Description of the task:
Find all lines in the listing that include the word "setup", then copy them.

Records supplied:
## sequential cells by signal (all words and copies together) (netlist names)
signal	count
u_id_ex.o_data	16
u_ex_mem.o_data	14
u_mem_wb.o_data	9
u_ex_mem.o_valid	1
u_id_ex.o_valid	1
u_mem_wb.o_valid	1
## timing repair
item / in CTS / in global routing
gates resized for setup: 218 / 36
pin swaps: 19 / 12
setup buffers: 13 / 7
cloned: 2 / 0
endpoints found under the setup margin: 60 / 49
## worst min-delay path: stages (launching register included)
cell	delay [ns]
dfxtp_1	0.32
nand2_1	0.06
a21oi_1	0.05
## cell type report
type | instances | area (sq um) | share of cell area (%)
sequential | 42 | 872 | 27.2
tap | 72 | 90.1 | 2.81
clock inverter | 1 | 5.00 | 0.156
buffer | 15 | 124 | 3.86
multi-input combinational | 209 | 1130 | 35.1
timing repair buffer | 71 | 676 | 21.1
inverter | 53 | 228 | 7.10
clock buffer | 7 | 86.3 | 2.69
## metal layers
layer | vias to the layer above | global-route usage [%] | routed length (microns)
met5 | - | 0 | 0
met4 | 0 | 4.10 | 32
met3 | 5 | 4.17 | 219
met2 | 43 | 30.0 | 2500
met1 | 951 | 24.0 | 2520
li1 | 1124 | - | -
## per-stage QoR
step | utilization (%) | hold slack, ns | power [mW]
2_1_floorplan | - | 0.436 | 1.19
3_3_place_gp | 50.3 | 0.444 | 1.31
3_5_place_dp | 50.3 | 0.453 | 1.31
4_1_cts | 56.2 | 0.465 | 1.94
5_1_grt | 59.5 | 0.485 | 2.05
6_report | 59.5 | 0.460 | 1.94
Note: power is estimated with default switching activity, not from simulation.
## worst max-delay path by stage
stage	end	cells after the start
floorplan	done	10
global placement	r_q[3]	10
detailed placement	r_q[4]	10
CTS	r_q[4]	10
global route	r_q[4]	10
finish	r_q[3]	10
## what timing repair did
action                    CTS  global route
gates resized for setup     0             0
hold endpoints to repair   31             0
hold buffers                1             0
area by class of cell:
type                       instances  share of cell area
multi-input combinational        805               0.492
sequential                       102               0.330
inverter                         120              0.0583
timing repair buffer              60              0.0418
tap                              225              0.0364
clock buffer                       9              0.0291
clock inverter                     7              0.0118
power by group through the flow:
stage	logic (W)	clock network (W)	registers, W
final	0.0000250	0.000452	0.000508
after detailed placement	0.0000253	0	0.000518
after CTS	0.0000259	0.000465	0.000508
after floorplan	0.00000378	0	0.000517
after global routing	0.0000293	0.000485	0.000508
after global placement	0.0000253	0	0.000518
[config.mk]
export PLATFORM = sky130hd
export DESIGN_NAME = fifo_sync_param_flat
export DESIGN_NICKNAME = d
export VERILOG_FILES = /design/src/rtl/fifo_sync_param_pkg.sv /design/src/rtl/fifo_sync_param_if.sv /design/src/rtl/fifo_sync_param_mem.sv /design/src/rtl/fifo_sync_param.sv /design/src/flat_wrapper.sv
export SDC_FILE = /design/constraint.sdc
export NUM_CORES = 1
export LEC_CHECK = 0
export CAP_MARGIN = 20
export CORE_MARGIN = 2
export CORE_UTILIZATION = 40
export CTS_BUF_LIST = sky130_fd_sc_hd__clkbuf_8
export DETAILED_ROUTE_END_ITERATION = 8
export DONT_BUFFER_PORTS = 1
export HOLD_SLACK_MARGIN = 0.06
export SLEW_MARGIN = 20
export SYNTH_ARGS = -nofsm -noshare
export SYNTH_HDL_FRONTEND = slang
export SYNTH_HIERARCHICAL = 1
export SYNTH_SLANG_ARGS = --single-unit
[constraint.sdc]
create_clock -name clk -period 4.17 [get_ports clk]
set_input_delay 1.0425 -clock clk [delete_from_list [all_inputs] [get_ports clk]]
set_output_delay 1.0425 -clock clk [all_outputs]
set_load 0.005 [all_outputs]
[src/rtl/fifo_sync_param_pkg.sv]
// Shared types and helpers for the parametrised synchronous FIFO.
package fifo_pkg;

    typedef enum logic {FIFO_STD, FIFO_FWFT} fifo_mode_e;

    // Pointer width: address bits plus one wrap bit.
    function automatic int ptr_w(input int depth);
        return $clog2(depth) + 1;
    endfunction

endpackage

[src/rtl/fifo_sync_param_if.sv]
// Handshake bundle between a FIFO user (master) and the FIFO (slave).
interface fifo_sync_param_if
    import fifo_pkg::*;
#(
    parameter int DATA_W = 16,
    parameter int DEPTH  = 16
);
    localparam int PW = ptr_w(DEPTH);

    logic              wren;
    logic [DATA_W-1:0] wdata;
    logic              rden;
    logic              clr_err;
    logic [DATA_W-1:0] rdata;
    logic              rvalid;
    logic              full;
    logic              empty;
    logic              almost_full;
    logic              almost_empty;
    logic [PW-1:0]     count;
    logic              overflow;
    logic              underflow;

    modport master (
        output wren, wdata, rden, clr_err,
        input  rdata, rvalid, full, empty, almost_full, almost_empty,
               count, overflow, underflow
    );

    modport slave (
        input  wren, wdata, rden, clr_err,
        output rdata, rvalid, full, empty, almost_full, almost_empty,
               count, overflow, underflow
    );

endinterface

[src/rtl/fifo_sync_param_mem.sv]
// FIFO storage: register array with synchronous write and asynchronous read.
module fifo_mem #(
    parameter int DATA_W = 16,
    parameter int DEPTH  = 16
) (
    input  logic                       clk,
    input  logic                       we,
    input  logic [$clog2(DEPTH)-1:0]   waddr,
    input  logic [DATA_W-1:0]          wdata,
    input  logic [$clog2(DEPTH)-1:0]   raddr,
    output logic [DATA_W-1:0]          rdata
);

    logic [DATA_W-1:0] mem [DEPTH];

    always_ff @(posedge clk) begin
        if (we) begin
            mem[waddr] <= wdata;
        end
    end

    assign rdata = mem[raddr];

endmodule

[src/rtl/fifo_sync_param.sv]
// Parametrised single-clock FIFO with fill count, threshold flags,
// sticky error flags and selectable standard / first-word-fall-through read.
module fifo_sync_param
    import fifo_pkg::*;
#(
    parameter int DATA_W    = 16,
    parameter int DEPTH     = 16,
    parameter int AF_THRESH = DEPTH - 2,
    parameter int AE_THRESH = 2,
    parameter int FWFT      = 0
) (
    input  logic            clk,
    input  logic            arst,
    fifo_sync_param_if.slave bus
);

    localparam int         PW   = ptr_w(DEPTH);
    localparam int         AW   = PW - 1;
    localparam fifo_mode_e MODE = (FWFT != 0) ? FIFO_FWFT : FIFO_STD;

    logic [PW-1:0]     wrptr;
    logic [PW-1:0]     rdptr;
    logic [PW-1:0]     count;
    logic              full;
    logic              empty;
    logic              wr_acc;
    logic              rd_acc;
    logic              overflow;
    logic              underflow;
    logic [DATA_W-1:0] mem_rdata;

    // Flags come only from registered pointers, never from wren/rden.
    assign count  = wrptr - rdptr;
    assign empty  = (wrptr == rdptr);
    assign full   = (wrptr[AW-1:0] == rdptr[AW-1:0]) && (wrptr[AW] != rdptr[AW]);
    assign wr_acc = bus.wren && !full;
    assign rd_acc = bus.rden && !empty;

    always_ff @(posedge clk or posedge arst) begin
        if (arst) begin
            wrptr <= '0;
            rdptr <= '0;
        end else begin
            if (wr_acc) wrptr <= wrptr + 1'b1;
            if (rd_acc) rdptr <= rdptr + 1'b1;
        end
    end

    // A new error in the same cycle as clr_err keeps the flag set.
    always_ff @(posedge clk or posedge arst) begin
        if (arst) begin
            overflow  <= 1'b0;
            underflow <= 1'b0;
        end else begin
            if (bus.wren && full)       overflow  <= 1'b1;
            else if (bus.clr_err)       overflow  <= 1'b0;
            if (bus.rden && empty)      underflow <= 1'b1;
            else if (bus.clr_err)       underflow <= 1'b0;
        end
    end

    fifo_mem #(.DATA_W(DATA_W), .DEPTH(DEPTH)) u_mem (
        .clk   (clk),
        .we    (wr_acc),
        .waddr (wrptr[AW-1:0]),
        .wdata (bus.wdata),
        .raddr (rdptr[AW-1:0]),
        .rdata (mem_rdata)
    );

    generate
        if (MODE == FIFO_FWFT) begin : g_fwft
            assign bus.rdata  = mem_rdata;
            assign bus.rvalid = !empty;
        end else begin : g_std
            logic [DATA_W-1:0] rdata_p1;
            logic              vld_p1;

            // Read stage: registered word, one-cycle valid pulse.
            always_ff @(posedge clk or posedge arst) begin
                if (arst) begin
                    rdata_p1 <= '0;
                    vld_p1   <= 1'b0;
                end else begin
                    vld_p1 <= rd_acc;
                    if (rd_acc) rdata_p1 <= mem_rdata;
                end
            end

            assign bus.rdata  = rdata_p1;
            assign bus.rvalid = vld_p1;
        end
    endgenerate

    assign bus.full         = full;
    assign bus.empty        = empty;
    assign bus.count        = count;
    assign bus.almost_full  = (count >= PW'(AF_THRESH));
    assign bus.almost_empty = (count <= PW'(AE_THRESH));
    assign bus.overflow     = overflow;
    assign bus.underflow    = underflow;

endmodule
--- src/rtl/mem_wb_stage.sv ---
// Memory-access stage plus MEM/WB pipeline register.
//   in_*      : EX/MEM bundle (valid, flush, load/store, WB controls, data)
//   mem_*     : req/ack data-memory port, request held until ack or timeout
//   out_Stall : combinational hold request to upstream stages
//   out_*     : registered MEM/WB fields for the write-back mux stage
//   out_MemError : one-cycle pulse when a transaction times out
import mem_wb_stage_pkg::*;

module mem_wb_stage #(
   parameter int unsigned NBits   = 32,
   parameter int unsigned TIMEOUT = 255
) (
   input  logic                  clk,
   input  logic                  reset,
   input  logic                  in_Valid,
   input  logic                  in_Flush,
   input  logic                  in_MemRead,
   input  logic                  in_MemWrite,
   input  logic [WB_CTRL_W-1:0]  in_WBCtrl,
   input  logic [REG_ADDR_W-1:0] in_WriteReg,
   input  logic [NBits-1:0]      in_ALUResult,
   input  logic [NBits-1:0]      in_StoreData,
   input  logic [NBits-1:0]      in_PCOrBranch,
   input  logic [NBits-1:0]      in_JumpAddress,
   input  logic [NBits-1:0]      in_ReadData1,
   output logic                  mem_Req,
   output logic                  mem_We,
   output logic [NBits-1:0]      mem_Addr,
   output logic [NBits-1:0]      mem_WData,
   input  logic                  mem_Ack,
   input  logic [NBits-1:0]      mem_RData,
   output logic                  out_Stall,
   output logic                  out_Valid,
   output logic [WB_CTRL_W-1:0]  out_WBCtrl,
   output logic [REG_ADDR_W-1:0] out_WriteReg,
   output logic [NBits-1:0]      out_ALUResult,
   output logic [NBits-1:0]      out_MemoryData,
   output logic [NBits-1:0]      out_PCOrBranch,
   output logic [NBits-1:0]      out_JumpAddress,
   output logic [NBits-1:0]      out_ReadData1,
   output logic                  out_MemError
);

   localparam int unsigned CNT_W = $clog2(TIMEOUT + 1);

   mem_state_e            state_q, state_d;
   logic                  req_q,   req_d;
   logic                  we_q,    we_d;
   logic                  kill_q,  kill_d;
   logic                  err_q,   err_d;
   logic [CNT_W-1:0]      cnt_q,   cnt_d;
   logic [WB_CTRL_W-1:0]  wb_q,    wb_d;
   logic [REG_ADDR_W-1:0] wreg_q,  wreg_d;
   logic [NBits-1:0]      addr_q,  addr_d;
   logic [NBits-1:0]      sdata_q, sdata_d;
   logic [NBits-1:0]      pc_q,    pc_d;
   logic [NBits-1:0]      jaddr_q, jaddr_d;
   logic [NBits-1:0]      rd1_q,   rd1_d;

   logic                  memop;
   logic                  stall;
   logic                  r_bubble, r_load, r_valid;
   logic [WB_CTRL_W-1:0]  r_wbctrl;
   logic [REG_ADDR_W-1:0] r_wreg;
   logic [NBits-1:0]      r_alu, r_mdata, r_pc, r_jaddr, r_rd1;

   assign memop = in_Valid & (in_MemRead | in_MemWrite);

   always_comb begin
      state_d  = state_q;
      req_d    = req_q;
      we_d     = we_q;
      kill_d   = kill_q;
      err_d    = 1'b0;
      cnt_d    = cnt_q;
      wb_d     = wb_q;
      wreg_d   = wreg_q;
      addr_d   = addr_q;
      sdata_d  = sdata_q;
      pc_d     = pc_q;
      jaddr_d  = jaddr_q;
      rd1_d    = rd1_q;
      stall    = 1'b0;
      r_bubble = 1'b0;
      r_load   = 1'b0;
      r_valid  = 1'b0;
      r_wbctrl = '0;
      r_wreg   = in_WriteReg;
      r_alu    = in_ALUResult;
      r_mdata  = '0;
      r_pc     = in_PCOrBranch;
      r_jaddr  = in_JumpAddress;
      r_rd1    = in_ReadData1;

      unique case (state_q)
         ST_IDLE: begin
            if (memop && !in_Flush) begin
               state_d  = ST_ACCESS;
               req_d    = 1'b1;
               we_d     = in_MemWrite;
               kill_d   = 1'b0;
               cnt_d    = '0;
               wb_d     = in_WBCtrl;
               wreg_d   = in_WriteReg;
               addr_d   = in_ALUResult;
               sdata_d  = in_StoreData;
               pc_d     = in_PCOrBranch;
               jaddr_d  = in_JumpAddress;
               rd1_d    = in_ReadData1;
               stall    = 1'b1;
               r_bubble = 1'b1;
            end else begin
               r_load   = 1'b1;
               r_valid  = in_Valid & ~in_Flush;
               r_wbctrl = r_valid ? in_WBCtrl : '0;
            end
         end
         ST_ACCESS: begin
            if (mem_Ack) begin
               // Ack beats a simultaneous timeout; a flush seen now or
               // earlier still lets the access finish but retires a bubble.
               state_d  = ST_IDLE;
               req_d    = 1'b0;
               r_load   = 1'b1;
               r_valid  = ~(kill_q | in_Flush);
               r_wbctrl = r_valid ? wb_q : '0;
               r_wreg   = wreg_q;
               r_alu    = addr_q;
               r_mdata  = we_q ? '0 : mem_RData;
               r_pc     = pc_q;
               r_jaddr  = jaddr_q;
               r_rd1    = rd1_q;
            end else if (cnt_q == CNT_W'(TIMEOUT - 1)) begin
               state_d  = ST_IDLE;
               req_d    = 1'b0;
               err_d    = 1'b1;
               stall    = 1'b1;
               r_bubble = 1'b1;
            end else begin
               cnt_d    = cnt_q + CNT_W'(1);
               kill_d   = kill_q | in_Flush;
               stall    = 1'b1;
               r_bubble = 1'b1;
            end
         end
         default: state_d = ST_IDLE;
      endcase
   end

   always_ff @(posedge clk) begin
      if (!reset) begin
         state_q <= ST_IDLE;
         req_q   <= 1'b0;
         we_q    <= 1'b0;
         kill_q  <= 1'b0;
         err_q   <= 1'b0;
         cnt_q   <= '0;
         wb_q    <= '0;
         wreg_q  <= '0;
         addr_q  <= '0;
         sdata_q <= '0;
         pc_q    <= '0;
         jaddr_q <= '0;
         rd1_q   <= '0;
      end else begin
         state_q <= state_d;
         req_q   <= req_d;
         we_q    <= we_d;
         kill_q  <= kill_d;
         err_q   <= err_d;
         cnt_q   <= cnt_d;
         wb_q    <= wb_d;
         wreg_q  <= wreg_d;
         addr_q  <= addr_d;
         sdata_q <= sdata_d;
         pc_q    <= pc_d;
         jaddr_q <= jaddr_d;
         rd1_q   <= rd1_d;
      end
   end

   assign mem_Req      = req_q;
   assign mem_We       = we_q;
   assign mem_Addr     = addr_q;
   assign mem_WData    = sdata_q;
   assign out_Stall    = stall;
   assign out_MemError = err_q;

   mem_wb_register #(
      .NBits (NBits)
   ) u_mem_wb_register (
      .clk           (clk),
      .reset         (reset),
      .bubble_i      (r_bubble),
      .load_i        (r_load),
      .d_valid       (r_valid),
      .d_wbctrl      (r_wbctrl),
      .d_writereg    (r_wreg),
      .d_aluresult   (r_alu),
      .d_memorydata  (r_mdata),
      .d_pcorbranch  (r_pc),
      .d_jumpaddress (r_jaddr),
      .d_readdata1   (r_rd1),
      .q_valid       (out_Valid),
      .q_wbctrl      (out_WBCtrl),
      .q_writereg    (out_WriteReg),
      .q_aluresult   (out_ALUResult),
      .q_memorydata  (out_MemoryData),
      .q_pcorbranch  (out_PCOrBranch),
      .q_jumpaddress (out_JumpAddress),
      .q_readdata1   (out_ReadData1)
   );

endmodule
[config.mk]
export PLATFORM = sky130hd
export DESIGN_NAME = audio_decimator
export DESIGN_NICKNAME = d
export VERILOG_FILES = /design/src/rtl/audio_pkg.sv /design/src/rtl/audio_decimator_sat_counter.sv /design/src/rtl/audio_decimator.sv
export SDC_FILE = /design/constraint.sdc
export NUM_CORES = 1
export LEC_CHECK = 0
export CORE_MARGIN = 2
export CORE_UTILIZATION = 45
export CTS_CLUSTER_DIAMETER = 200
export DETAILED_ROUTE_END_ITERATION = 12
export GPL_TIMING_DRIVEN = 0
export PLACE_DENSITY = 0.74
export SLEW_MARGIN = 20
export SYNTH_ARGS = -nofsm -noshare
export SYNTH_HDL_FRONTEND = slang
export SYNTH_HIERARCHICAL = 1
export SYNTH_SLANG_ARGS = --single-unit
[constraint.sdc]
create_clock -name clk -period 2.95 [get_ports clk]
set_input_delay 0.59 -clock clk [delete_from_list [all_inputs] [get_ports clk]]
set_output_delay 0.59 -clock clk [all_outputs]
set_load 0.005 [all_outputs]
[src/rtl/audio_pkg.sv]
// Shared audio/FFT format constants and the block-sum to FFT-sample conversion.
package audio_pkg;

  localparam int AUDIO_W    = 16;
  localparam int FFT_W      = 32;
  localparam int DECIM_LOG2 = 6;
  localparam int FRAC_PAD   = 8;
  localparam int SUM_W      = AUDIO_W + DECIM_LOG2;

  // A block sum is R times the mean, so shifting by FRAC_PAD-DECIM_LOG2 yields mean * 2^FRAC_PAD exactly.
  function automatic logic signed [FFT_W-1:0] fft_format(input logic signed [SUM_W-1:0] sum);
    logic signed [FFT_W-1:0] ext;
    ext = FFT_W'(sum);
    return ext <<< (FRAC_PAD - DECIM_LOG2);
  endfunction

endpackage

[src/rtl/audio_decimator_sat_counter.sv]
// Saturating up-counter; holds at all-ones once reached.
module sat_counter #(
  parameter int WIDTH = 16
) (
  input  logic             clk,
  input  logic             reset,
  input  logic             inc,
  output logic [WIDTH-1:0] count
);

  always_ff @(posedge clk or posedge reset) begin
    if (reset) begin
      count <= '0;
    end else if (inc && (count != {WIDTH{1'b1}})) begin
      count <= count + 1'b1;
    end
  end

endmodule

Response to the task:
gates resized for setup: 218 / 36
setup buffers: 13 / 7
endpoints found under the setup margin: 60 / 49
gates resized for setup     0             0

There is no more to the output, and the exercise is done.